Single-arm manipulation is already complex. Dual-arm manipulation multiplies that complexity: the state space doubles, both arms must coordinate in real time, and many tasks require simultaneous contact from both grippers. To open a box lid, for instance, one arm holds the box while the other turns the lid — two entirely different subtasks that must be perfectly synchronized.
Collecting such data through teleoperation is extremely labor-intensive. RoboTwin 2.0's answer: generate data automatically in simulation, then apply domain randomization so trained policies generalize to the real world.
Framework Architecture
The framework has three main layers:
1. RoboTwin-OD — 731-Instance Object Library
This is the foundation of the entire system. RoboTwin-OD comprises:
- 731 object instances across 147 categories
- 534 objects generated via RGB-to-3D reconstruction using the Rodin platform
- 153 objects from Objaverse (open-source 3D library)

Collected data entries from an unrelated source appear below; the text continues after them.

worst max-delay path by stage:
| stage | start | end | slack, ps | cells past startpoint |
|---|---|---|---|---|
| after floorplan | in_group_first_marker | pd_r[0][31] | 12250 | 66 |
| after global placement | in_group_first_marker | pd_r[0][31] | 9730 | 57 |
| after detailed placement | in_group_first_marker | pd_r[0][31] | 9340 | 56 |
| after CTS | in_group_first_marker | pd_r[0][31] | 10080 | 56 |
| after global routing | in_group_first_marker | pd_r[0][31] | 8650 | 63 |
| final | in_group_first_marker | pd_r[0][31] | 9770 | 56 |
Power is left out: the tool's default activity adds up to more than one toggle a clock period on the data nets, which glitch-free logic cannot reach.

- 44 articulated objects (boxes, bottles, laptops) from PartNet-Mobility
Each object is annotated with: placement points, functional points, grasping points, grasp axis directions, and 15 language descriptions covering shape, texture, functionality, and part structure. These annotations are what enable the MLLM code generation pipeline to work correctly.

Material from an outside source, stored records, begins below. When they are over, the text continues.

File: src/logic/move_branch_cfg.svh
// constants: opcodes, field positions, reset values and register offsets
`ifndef MOVE_BRANCH_CFG_SVH
`define MOVE_BRANCH_CFG_SVH
// ---------------------------------------------------------------
// instruction patterns
// ---------------------------------------------------------------
`define OP_NOP       12'b0000_0000_0000
`define OP_OPTION    12'b0000_0000_0010
`define OP_PORT      12'b0000_0000_01??
`define OP_PORT_LO   3'h5
`define OP_RET       12'b0000_0000_1100
`define OP_RET_PAGE  12'b0000_0000_1101
`define OP_RET_INT   12'b0000_0000_1110
`define OP_RET_INT_ADD 12'b0000_0000_1111
`define OP_PAGE      12'b0000_0001_0???
`define OP_MODE_RD   12'b0000_0100_0010
`define OP_MODE_WR   12'b0000_0100_0011
`define OP_MODE_LIT  12'b0000_0101_????
`define OP_MOV_FW    12'b0000_001?_????
`define OP_SUB_W     12'b0000_100?_????
`define OP_DEC_W     12'b0000_110?_????
`define OP_MOV_WF    12'b0010_000?_????
`define OP_TEST      12'b0010_001?_????
`define OP_NOT_W     12'b0010_010?_????
`define OP_INC_W     12'b0010_100?_????
`define OP_DECSZ_W   12'b0010_110?_????
`define OP_RR_W      12'b0011_000?_????
`define OP_RL_W      12'b0011_010?_????
`define OP_SWAP_W    12'b0011_100?_????
`define OP_INCSZ_W   12'b0011_110?_????
`define OP_RET_LIT   12'b1000_????_????
`define OP_CALL      12'b1001_????_????
`define OP_JMP       12'b101?_????_????
`define OP_LIT_W     12'b1100_????_????
// ---------------------------------------------------------------
// status bits, file addresses, reset values, timing
// ---------------------------------------------------------------
`define ST_C         0
`define ST_DIGIT     1
`define ST_Z         2
`define ST_POWERDOWN 3
`define ST_TIMEOUT   4
`define ADDR_COUNTER 5'h01
`define ADDR_STATUS  5'h03
`define ADDR_POINTER 5'h04
`define STATUS_RST   8'h18
`define OPTION_RST   8'hff
`define MODE_RST     4'hf
`define MODE_WKPND   4'h9
`define MODE_CMP     4'h8
`define PORT_B_SEL   3'h6
`define BRANCH_EXTRA 2'h2
`define SKIP_EXTRA   2'h1
`define STACK_DEPTH  8
// ---------------------------------------------------------------
// register bus map
// ---------------------------------------------------------------
`define REG_CTRL     4'h0
`define REG_STATE    4'h4
`define REG_OPTION   4'h8
`define CTRL_FUSE    0
`define CTRL_RUN     1
`define CTRL_RST     2'h2
`define RESP_OKAY    2'h0
`define RESP_DECERR  2'h3
`endif

File: src/logic/move_branch_pkg.sv
// types shared by the decoder and its helpers
package move_branch_pkg;
   typedef enum logic [2:0] {
      ALU_PASS = 3'h0, ALU_SUB = 3'h1, ALU_INC = 3'h2, ALU_DEC = 3'h3,
      ALU_NOT = 3'h4, ALU_RL = 3'h5, ALU_RR = 3'h6, ALU_SWAP = 3'h7
   } alu_e;
   typedef struct packed {
      logic [7:0] res;
      logic c;
      logic digit;
      logic z;
   } alu_out_s;
   typedef struct packed {
      logic [7:0] w;
      logic [7:0] status;
      logic [7:0] pointer;
      logic [10:0] pc;
   } ctx_s;
   typedef struct packed {
      ctx_s live;
      ctx_s shadow;
      logic [7:0] counter;
      logic [3:0] mode;
      logic [7:0] option;
      logic [1:0] stall;
      logic [7:0][7:0] port;
      logic [31:0][7:0] file;
      logic [1:0] ctrl;
      logic bvalid;
      logic [1:0] bresp;
      logic rvalid;
      logic [1:0] rresp;
      logic [31:0] rdata;
   } core_s;
endpackage

File: src/logic/move_branch_alu.sv
// combinational data path for the move, rotate and arithmetic moves
`timescale 1ns/100ps
module move_branch_alu (
   input wire logic [7:0] a_i,                  // file operand
   input wire logic [7:0] b_i,                  // accumulator
   input wire logic c_i,                        // carry in
   input wire logic fuse_i,                     // carry chain fuse, 0 = chain
   input move_branch_pkg::alu_e op_i,           // operation
   output move_branch_pkg::alu_out_s out_o      // result and flags
);
   logic [8:0] diff;
   logic [4:0] ndiff;
   logic bin;
   // ---------------------------------------------------------------
   // operation select
   // ---------------------------------------------------------------
   always_comb begin
      bin = fuse_i ? 1'b0 : ~c_i; // borrow only with chain enabled
      diff = {1'b0, a_i} - {1'b0, b_i} - {8'h00, bin};
      ndiff = {1'b0, a_i[3:0]} - {1'b0, b_i[3:0]} - {4'h0, bin};
      out_o.c = c_i;
      out_o.digit = 1'b0;
      unique case (op_i)
         move_branch_pkg::ALU_SUB: begin
            out_o.res = diff[7:0];
            out_o.c = ~diff[8]; // carry means no borrow
            out_o.digit = ~ndiff[4];
         end
         move_branch_pkg::ALU_INC: out_o.res = a_i + 8'h01;
         move_branch_pkg::ALU_DEC: out_o.res = a_i - 8'h01;
         move_branch_pkg::ALU_NOT: out_o.res = ~a_i;
         move_branch_pkg::ALU_RL: begin
            out_o.res = {a_i[6:0], c_i};
            out_o.c = a_i[7];
         end
         move_branch_pkg::ALU_RR: begin
            out_o.res = {c_i, a_i[7:1]};
            out_o.c = a_i[0];
         end
         move_branch_pkg::ALU_SWAP: out_o.res = {a_i[3:0], a_i[7:4]};
         move_branch_pkg::ALU_PASS: out_o.res = a_i;
      endcase
      out_o.z = (out_o.res == 8'h00);
   end
endmodule // move_branch_alu

File: src/logic/move_branch_stack.sv
// hardware return stack, top entry visible combinationally
`timescale 1ns/100ps
`include "move_branch_cfg.svh"
module move_branch_stack #(
   parameter int DEPTH = `STACK_DEPTH
) (
   input wire logic CLOCK_I,                    // system clock
   input wire logic SYS_RST_I,                  // synchronous reset
   input wire logic push_i,                     // push pulse
   input wire logic pop_i,                      // pop pulse
   input wire logic [10:0] data_i,              // return address
   output logic [10:0] top_o                    // current top
);
   typedef struct packed {
      logic [DEPTH-1:0][10:0] ent;
   } stack_s;
   stack_s st_reg;
   stack_s st_next;
   // shift register: overflow drops the oldest, underflow repeats it
   always_comb begin
      st_next = st_reg;
      if (push_i) begin
         st_next.ent = {st_reg.ent[DEPTH-2:0], data_i};
      end else if (pop_i) begin
         st_next.ent = {st_reg.ent[DEPTH-1], st_reg.ent[DEPTH-1:1]};
      end
   end
   always_ff @(posedge CLOCK_I) begin
      if (SYS_RST_I) begin
         st_reg <= '0;
      end else begin
         st_reg <= st_next;
      end
   end
   assign top_o = st_reg.ent[0];
endmodule // move_branch_stack

File: src/logic/move_and_branch_decoder.sv
// move and program-control instruction decoder with register bus
// Operation
// - move accumulator to file, flags kept
// - move file to accumulator, update zero
// - file minus accumulator, fuse-gated borrow, flags
// - literal into accumulator, flags kept
// - complement of file into accumulator, zero
// - file minus one into accumulator, zero
// - file plus one into accumulator, zero
// - rotate left through carry into accumulator
// - rotate right through carry into accumulator
// - nibble swap into accumulator, flags kept
// - mode into accumulator, upper nibble zero
// - inc/dec move, skip on zero result
// - accumulator or literal into mode register
// - port control write, swap for B only in mode 8 or 9
// - accumulator into option register
// - test file register for zero
// - call pushes return, three cycles
// - jump loads nine bits plus page
// - return pops in three; nop one cycle
// - cross-page return also sets page bits
// - interrupt returns restore shadows; add variant
// - literal return loads accumulator and pops
// - page bits loaded by page instruction
//
// Our own choices: the placing of the registers and the AXI4-Lite register port.
`timescale 1ns/100ps
`include "move_branch_cfg.svh"
module move_and_branch_decoder (
   input wire logic CLOCK_I,                    // 100 MHz clock
   input wire logic SYS_RST_I,                  // synchronous reset
   input wire logic [11:0] INSTR_I,             // instruction word
   input wire logic INSTR_VALID_I,              // word valid
   output logic INSTR_READY_O,                  // word accepted
   output logic [10:0] FETCH_ADDR_O,            // program counter
   input wire logic SHADOW_SAVE_I,              // capture shadow context
   output logic [7:0] W_O,                      // accumulator
   output logic [7:0] STATUS_O,                 // status register
   input wire logic [3:0] S_AXI_AWADDR,         // write address
   input wire logic S_AXI_AWVALID,              // write address valid
   output logic S_AXI_AWREADY,                  // write address ready
   input wire logic [31:0] S_AXI_WDATA,         // write data
   input wire logic [3:0] S_AXI_WSTRB,          // write strobes
   input wire logic S_AXI_WVALID,               // write data valid
   output logic S_AXI_WREADY,                   // write data ready
   output logic [1:0] S_AXI_BRESP,              // write response
   output logic S_AXI_BVALID,                   // write response valid
   input wire logic S_AXI_BREADY,               // write response ready
   input wire logic [3:0] S_AXI_ARADDR,         // read address
   input wire logic S_AXI_ARVALID,              // read address valid
   output logic S_AXI_ARREADY,                  // read address ready
   output logic [31:0] S_AXI_RDATA,             // read data
   output logic [1:0] S_AXI_RRESP,              // read response
   output logic S_AXI_RVALID,                   // read response valid
   input wire logic S_AXI_RREADY                // read response ready
);
   move_branch_pkg::core_s r_reg;
   move_branch_pkg::core_s r_next;
   move_branch_pkg::alu_e alu_sel;
   move_branch_pkg::alu_out_s alu;
   logic take;
   logic [4:0] faddr;
   logic [7:0] file_register_operand;
   logic [10:0] stack_top;
   logic push;
   logic pop;
   logic wr_go;
   // ---------------------------------------------------------------
   // helpers
   // ---------------------------------------------------------------
   // special file addresses map onto live state, others to the array
   function automatic logic [7:0] file_rd(move_branch_pkg::core_s s, logic [4:0] a);
      unique case (a)
         `ADDR_COUNTER: file_rd = s.counter;
         `ADDR_STATUS: file_rd = s.live.status;
         `ADDR_POINTER: file_rd = s.live.pointer;
         default: file_rd = s.file[a];
      endcase
   endfunction
   // status with a new zero bit
   function automatic logic [7:0] with_z(logic [7:0] st, logic z);
      with_z = st;
      with_z[`ST_Z] = z;
   endfunction
   // ---------------------------------------------------------------
   // fetch handshake and operand
   // ---------------------------------------------------------------
   // fetch held while a branch or skip completes
   assign INSTR_READY_O = r_reg.ctrl[`CTRL_RUN] && (r_reg.stall == 2'h0);
   assign take = INSTR_VALID_I && INSTR_READY_O;
   assign faddr = INSTR_I[4:0];
   assign file_register_operand = file_rd(r_reg, faddr);
   // alu selection straight from the word
   always_comb begin
      casez (INSTR_I)
         `OP_SUB_W: alu_sel = move_branch_pkg::ALU_SUB;
         `OP_DEC_W, `OP_DECSZ_W: alu_sel = move_branch_pkg::ALU_DEC;
         `OP_INC_W, `OP_INCSZ_W: alu_sel = move_branch_pkg::ALU_INC;
         `OP_NOT_W: alu_sel = move_branch_pkg::ALU_NOT;
         `OP_RL_W: alu_sel = move_branch_pkg::ALU_RL;
         `OP_RR_W: alu_sel = move_branch_pkg::ALU_RR;
         `OP_SWAP_W: alu_sel = move_branch_pkg::ALU_SWAP;
         default: alu_sel = move_branch_pkg::ALU_PASS;
      endcase
   end
   move_branch_alu u_alu (
      .a_i(file_register_operand),
      .b_i(r_reg.live.w),
      .c_i(r_reg.live.status[`ST_C]),
      .fuse_i(r_reg.ctrl[`CTRL_FUSE]),
      .op_i(alu_sel),
      .out_o(alu)
   );
   move_branch_stack u_stack (
      .CLOCK_I(CLOCK_I),
      .SYS_RST_I(SYS_RST_I),
      .push_i(push),
      .pop_i(pop),
      .data_i(11'(r_reg.live.pc + 11'h001)),
      .top_o(stack_top)
   );
   // ---------------------------------------------------------------
   // next state
   // ---------------------------------------------------------------
   always_comb begin
      r_next = r_reg;
      push = 1'b0;
      pop = 1'b0;
      r_next.counter = r_reg.counter + 8'h01; // free running
      if (r_reg.stall != 2'h0) begin
         r_next.stall = r_reg.stall - 2'h1;
      end
      if (SHADOW_SAVE_I) begin
         r_next.shadow = r_reg.live;
      end
      if (take) begin
         r_next.live.pc = r_reg.live.pc + 11'h001;
         casez (INSTR_I)
            `OP_NOP: ;
            `OP_OPTION: r_next.option = r_reg.live.w;
            `OP_PORT: begin
               if (INSTR_I[2:0] < `OP_PORT_LO) begin
                  // low selectors have no port: no operation
               end else if (INSTR_I[2:0] == `PORT_B_SEL &&
                            (r_reg.mode == `MODE_WKPND || r_reg.mode == `MODE_CMP)) begin
                  r_next.port[INSTR_I[2:0]] = r_reg.live.w;
                  r_next.live.w = r_reg.port[INSTR_I[2:0]];
               end else begin
                  r_next.port[INSTR_I[2:0]] = r_reg.live.w;
               end
            end
            `OP_RET: begin
               r_next.live.pc = stack_top;
               pop = 1'b1;
               r_next.stall = `BRANCH_EXTRA;
            end
            `OP_RET_PAGE: begin
               r_next.live.pc = stack_top;
               r_next.live.status[6:5] = stack_top[10:9];
               pop = 1'b1;
               r_next.stall = `BRANCH_EXTRA;
            end
            `OP_RET_INT, `OP_RET_INT_ADD: begin
               r_next.live = r_reg.shadow;
               r_next.live.status[`ST_TIMEOUT] = r_reg.live.status[`ST_TIMEOUT];
               r_next.live.status[`ST_POWERDOWN] = r_reg.live.status[`ST_POWERDOWN];
               if (INSTR_I[0]) begin
                  r_next.counter = r_reg.counter + r_reg.shadow.w;
               end
               r_next.stall = `BRANCH_EXTRA;
            end
            `OP_PAGE: r_next.live.status[7:5] = INSTR_I[2:0];
            `OP_MODE_RD: r_next.live.w = {4'h0, r_reg.mode};
            `OP_MODE_WR: r_next.mode = r_reg.live.w[3:0];
            `OP_MODE_LIT: r_next.mode = INSTR_I[3:0];
            `OP_MOV_FW, `OP_TEST: begin
               // the file write below carries the value
            end
            `OP_SUB_W: begin
               r_next.live.w = alu.res;
               r_next.live.status[`ST_C] = alu.c;
               r_next.live.status[`ST_DIGIT] = alu.digit;
               r_next.live.status[`ST_Z] = alu.z;
            end
            `OP_MOV_WF, `OP_NOT_W, `OP_DEC_W, `OP_INC_W: begin
               r_next.live.w = alu.res;
               r_next.live.status = with_z(r_reg.live.status, alu.z);
            end
            `OP_RL_W, `OP_RR_W: begin
               r_next.live.w = alu.res;
               r_next.live.status[`ST_C] = alu.c;
            end
            `OP_SWAP_W: r_next.live.w = alu.res;
            `OP_DECSZ_W, `OP_INCSZ_W: begin
               r_next.live.w = alu.res;
               if (alu.z) begin
                  // skip by stepping over the next word, never fetching it
                  r_next.live.pc = r_reg.live.pc + 11'h002;
                  r_next.stall = `SKIP_EXTRA;
               end
            end
            `OP_RET_LIT: begin
               r_next.live.w = INSTR_I[7:0];
               r_next.live.pc = stack_top;
               pop = 1'b1;
               r_next.stall = `BRANCH_EXTRA;
            end
            `OP_CALL: begin
               r_next.live.pc = {r_reg.live.status[6:5], 1'b0, INSTR_I[7:0]};
               push = 1'b1;
               r_next.stall = `BRANCH_EXTRA;
            end
            `OP_JMP: begin
               r_next.live.pc = {r_reg.live.status[6:5], INSTR_I[8:0]};
               r_next.stall = `BRANCH_EXTRA;
            end
            `OP_LIT_W: r_next.live.w = INSTR_I[7:0];
            default: ;
         endcase
         // file write for move-to-file and test rewrite
         if ((INSTR_I ==? `OP_MOV_FW) || (INSTR_I ==? `OP_TEST)) begin
            // bit 9 tells the test rewrite from the move; both carry bit 5 set
            unique case (faddr)
               `ADDR_COUNTER: r_next.counter = INSTR_I[9] ? file_register_operand : r_reg.live.w;
               `ADDR_STATUS: r_next.live.status = INSTR_I[9] ? file_register_operand : r_reg.live.w;
               `ADDR_POINTER: r_next.live.pointer = INSTR_I[9] ? file_register_operand : r_reg.live.w;
               default: r_next.file[faddr] = INSTR_I[9] ? file_register_operand : r_reg.live.w;
            endcase
            if (INSTR_I[9]) begin
               r_next.live.status = with_z(r_next.live.status, file_register_operand == 8'h00);
            end
         end
      end
      // register bus: write takes address and data in one beat
      if (wr_go) begin
         r_next.bvalid = 1'b1;
         r_next.bresp = `RESP_DECERR;
         if (S_AXI_AWADDR == `REG_CTRL) begin
            r_next.bresp = `RESP_OKAY;
            if (S_AXI_WSTRB[0]) begin
               r_next.ctrl = S_AXI_WDATA[1:0];
            end
         end else if (S_AXI_AWADDR == `REG_OPTION) begin
            r_next.bresp = `RESP_OKAY;
            if (S_AXI_WSTRB[0]) begin
               r_next.option = S_AXI_WDATA[7:0];
            end
         end
      end else if (r_reg.bvalid && S_AXI_BREADY) begin
         r_next.bvalid = 1'b0;
      end
      // register bus: read
      if (S_AXI_ARVALID && S_AXI_ARREADY) begin
         r_next.rvalid = 1'b1;
         r_next.rresp = `RESP_OKAY;
         unique case (S_AXI_ARADDR)
            `REG_CTRL: r_next.rdata = {30'h0, r_reg.ctrl};
            `REG_STATE: r_next.rdata = {5'h00, r_reg.live.pc, r_reg.live.status, r_reg.live.w};
            `REG_OPTION: r_next.rdata = {24'h000000, r_reg.option};
            default: begin
               r_next.rdata = 32'h00000000;
               r_next.rresp = `RESP_DECERR;
            end
         endcase
      end else if (r_reg.rvalid && S_AXI_RREADY) begin
         r_next.rvalid = 1'b0;
      end
   end
   // ---------------------------------------------------------------
   // state register
   // ---------------------------------------------------------------
   always_ff @(posedge CLOCK_I) begin
      if (SYS_RST_I) begin
         r_reg <= '0;
         r_reg.live.status <= `STATUS_RST;
         r_reg.option <= `OPTION_RST;
         r_reg.mode <= `MODE_RST;
         r_reg.ctrl <= `CTRL_RST;
      end else begin
         r_reg <= r_next;
      end
   end
   // ---------------------------------------------------------------
   // outputs
   // ---------------------------------------------------------------
   // write side waits for both channels, so neither can be taken alone
   assign wr_go = S_AXI_AWVALID && S_AXI_WVALID && !r_reg.bvalid;
   assign S_AXI_AWREADY = wr_go;
   assign S_AXI_WREADY = wr_go;
   assign S_AXI_BVALID = r_reg.bvalid;
   assign S_AXI_BRESP = r_reg.bresp;
   assign S_AXI_ARREADY = !r_reg.rvalid;
   assign S_AXI_RVALID = r_reg.rvalid;
   assign S_AXI_RRESP = r_reg.rresp;
   assign S_AXI_RDATA = r_reg.rdata;
   assign FETCH_ADDR_O = r_reg.live.pc;
   assign W_O = r_reg.live.w;
   assign STATUS_O = r_reg.live.status;
endmodule // move_and_branch_decoder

2. MLLM Code Generation — Automated Robot Control Code
Instead of manually writing control code for each task, RoboTwin 2.0 uses a Multimodal Large Language Model (MLLM) to automatically synthesize Python programs that control the robot.
The process is a closed-loop system:
[Task Description] → [Code Agent] → [Python Program]
↓
[Simulate × 10 trials]
↓
[VLM Observer analyzes results]
↓
[Failure diagnosis → feedback]
↓
[Code Agent refines code]
(up to 5 iterations)
The Code Agent uses DeepSeek-V3 or moonshot-v1-32k-vision to generate Python programs from task descriptions and SAPIEN simulator API specifications.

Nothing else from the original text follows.